▶ [Prompt]
Reproduce the records below exactly, but only between the lines holding "[worst max-delay path, delay by kind of cell]" and "a21boi_0: 5", inclusive.

* * * * *

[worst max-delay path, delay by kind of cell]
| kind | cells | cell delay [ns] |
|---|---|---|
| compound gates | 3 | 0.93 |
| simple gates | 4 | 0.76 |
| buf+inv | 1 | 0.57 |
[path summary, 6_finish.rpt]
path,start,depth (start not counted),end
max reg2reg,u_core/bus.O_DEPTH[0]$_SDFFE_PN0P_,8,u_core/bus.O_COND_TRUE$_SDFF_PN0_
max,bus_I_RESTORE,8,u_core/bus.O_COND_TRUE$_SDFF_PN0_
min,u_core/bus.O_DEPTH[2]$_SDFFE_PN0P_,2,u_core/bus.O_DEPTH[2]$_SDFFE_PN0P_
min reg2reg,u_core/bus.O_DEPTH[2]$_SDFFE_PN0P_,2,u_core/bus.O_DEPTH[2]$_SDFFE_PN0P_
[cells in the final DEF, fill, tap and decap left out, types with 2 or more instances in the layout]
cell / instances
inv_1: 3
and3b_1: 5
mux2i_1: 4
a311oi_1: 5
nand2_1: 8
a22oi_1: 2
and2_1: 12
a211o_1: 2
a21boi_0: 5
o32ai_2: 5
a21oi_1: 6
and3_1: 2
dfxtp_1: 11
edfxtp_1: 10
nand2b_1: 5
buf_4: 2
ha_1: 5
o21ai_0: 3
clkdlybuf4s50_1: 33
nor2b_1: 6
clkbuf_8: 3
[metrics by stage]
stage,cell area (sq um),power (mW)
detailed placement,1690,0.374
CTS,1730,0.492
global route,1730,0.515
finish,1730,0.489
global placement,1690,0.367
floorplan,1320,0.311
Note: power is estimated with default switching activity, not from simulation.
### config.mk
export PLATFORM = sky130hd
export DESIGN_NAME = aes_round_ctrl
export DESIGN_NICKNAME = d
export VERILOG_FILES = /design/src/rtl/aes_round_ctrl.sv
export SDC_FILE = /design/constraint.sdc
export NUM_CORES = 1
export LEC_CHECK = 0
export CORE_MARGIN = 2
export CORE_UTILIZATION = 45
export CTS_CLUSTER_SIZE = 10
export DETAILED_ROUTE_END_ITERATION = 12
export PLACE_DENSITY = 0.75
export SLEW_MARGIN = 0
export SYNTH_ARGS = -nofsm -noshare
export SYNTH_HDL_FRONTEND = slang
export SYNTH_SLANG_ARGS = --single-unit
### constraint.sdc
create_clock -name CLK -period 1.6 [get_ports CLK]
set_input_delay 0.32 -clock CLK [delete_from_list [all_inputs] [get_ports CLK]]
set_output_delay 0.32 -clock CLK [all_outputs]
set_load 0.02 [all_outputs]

* * * * *

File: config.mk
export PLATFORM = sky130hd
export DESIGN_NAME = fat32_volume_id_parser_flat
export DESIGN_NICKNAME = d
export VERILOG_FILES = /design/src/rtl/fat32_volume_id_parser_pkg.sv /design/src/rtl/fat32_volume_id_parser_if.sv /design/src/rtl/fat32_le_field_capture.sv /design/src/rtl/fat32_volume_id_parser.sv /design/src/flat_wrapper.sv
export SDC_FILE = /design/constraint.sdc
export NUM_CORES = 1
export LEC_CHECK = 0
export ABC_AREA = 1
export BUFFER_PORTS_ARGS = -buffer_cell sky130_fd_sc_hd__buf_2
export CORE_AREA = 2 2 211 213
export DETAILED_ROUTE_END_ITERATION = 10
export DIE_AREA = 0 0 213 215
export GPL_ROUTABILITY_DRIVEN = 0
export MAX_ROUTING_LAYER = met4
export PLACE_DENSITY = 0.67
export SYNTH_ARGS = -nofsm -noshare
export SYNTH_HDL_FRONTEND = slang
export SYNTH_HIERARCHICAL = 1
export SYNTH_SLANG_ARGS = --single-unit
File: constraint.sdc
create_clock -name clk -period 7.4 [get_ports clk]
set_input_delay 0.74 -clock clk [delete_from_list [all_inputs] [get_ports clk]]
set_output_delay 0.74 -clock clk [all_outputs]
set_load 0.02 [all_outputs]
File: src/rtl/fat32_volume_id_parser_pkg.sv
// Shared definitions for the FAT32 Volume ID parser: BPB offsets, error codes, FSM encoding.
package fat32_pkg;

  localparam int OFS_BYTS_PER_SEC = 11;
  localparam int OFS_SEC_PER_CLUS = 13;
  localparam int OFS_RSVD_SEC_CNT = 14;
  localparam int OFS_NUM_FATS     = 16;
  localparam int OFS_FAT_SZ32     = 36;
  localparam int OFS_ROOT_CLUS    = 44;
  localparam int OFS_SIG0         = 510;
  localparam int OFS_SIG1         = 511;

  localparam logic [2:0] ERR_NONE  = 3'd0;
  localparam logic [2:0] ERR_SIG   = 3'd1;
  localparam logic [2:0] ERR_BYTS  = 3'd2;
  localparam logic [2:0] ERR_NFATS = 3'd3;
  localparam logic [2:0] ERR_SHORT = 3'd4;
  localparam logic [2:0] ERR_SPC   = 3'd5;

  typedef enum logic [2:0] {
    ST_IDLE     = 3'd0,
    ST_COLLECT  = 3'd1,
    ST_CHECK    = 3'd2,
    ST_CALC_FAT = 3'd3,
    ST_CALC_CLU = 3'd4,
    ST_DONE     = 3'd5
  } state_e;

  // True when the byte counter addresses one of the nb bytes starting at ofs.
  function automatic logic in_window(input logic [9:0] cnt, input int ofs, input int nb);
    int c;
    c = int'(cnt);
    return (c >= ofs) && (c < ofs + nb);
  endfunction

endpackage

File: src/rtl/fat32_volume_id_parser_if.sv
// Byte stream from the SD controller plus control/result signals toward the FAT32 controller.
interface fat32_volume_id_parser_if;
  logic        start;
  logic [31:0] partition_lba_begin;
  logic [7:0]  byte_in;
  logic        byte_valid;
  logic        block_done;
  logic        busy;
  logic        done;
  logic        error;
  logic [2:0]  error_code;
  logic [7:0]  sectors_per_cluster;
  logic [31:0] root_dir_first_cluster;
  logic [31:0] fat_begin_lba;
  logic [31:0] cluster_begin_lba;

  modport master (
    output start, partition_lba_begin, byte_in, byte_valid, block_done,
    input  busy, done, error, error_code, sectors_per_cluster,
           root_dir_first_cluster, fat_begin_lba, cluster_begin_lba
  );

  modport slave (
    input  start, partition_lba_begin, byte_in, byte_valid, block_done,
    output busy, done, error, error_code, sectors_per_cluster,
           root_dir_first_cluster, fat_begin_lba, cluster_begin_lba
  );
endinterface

* * * * *

▶ [Your response]
[worst max-delay path, delay by kind of cell]
| kind | cells | cell delay [ns] |
|---|---|---|
| compound gates | 3 | 0.93 |
| simple gates | 4 | 0.76 |
| buf+inv | 1 | 0.57 |
[path summary, 6_finish.rpt]
path,start,depth (start not counted),end
max reg2reg,u_core/bus.O_DEPTH[0]$_SDFFE_PN0P_,8,u_core/bus.O_COND_TRUE$_SDFF_PN0_
max,bus_I_RESTORE,8,u_core/bus.O_COND_TRUE$_SDFF_PN0_
min,u_core/bus.O_DEPTH[2]$_SDFFE_PN0P_,2,u_core/bus.O_DEPTH[2]$_SDFFE_PN0P_
min reg2reg,u_core/bus.O_DEPTH[2]$_SDFFE_PN0P_,2,u_core/bus.O_DEPTH[2]$_SDFFE_PN0P_
[cells in the final DEF, fill, tap and decap left out, types with 2 or more instances in the layout]
cell / instances
inv_1: 3
and3b_1: 5
mux2i_1: 4
a311oi_1: 5
nand2_1: 8
a22oi_1: 2
and2_1: 12
a211o_1: 2
a21boi_0: 5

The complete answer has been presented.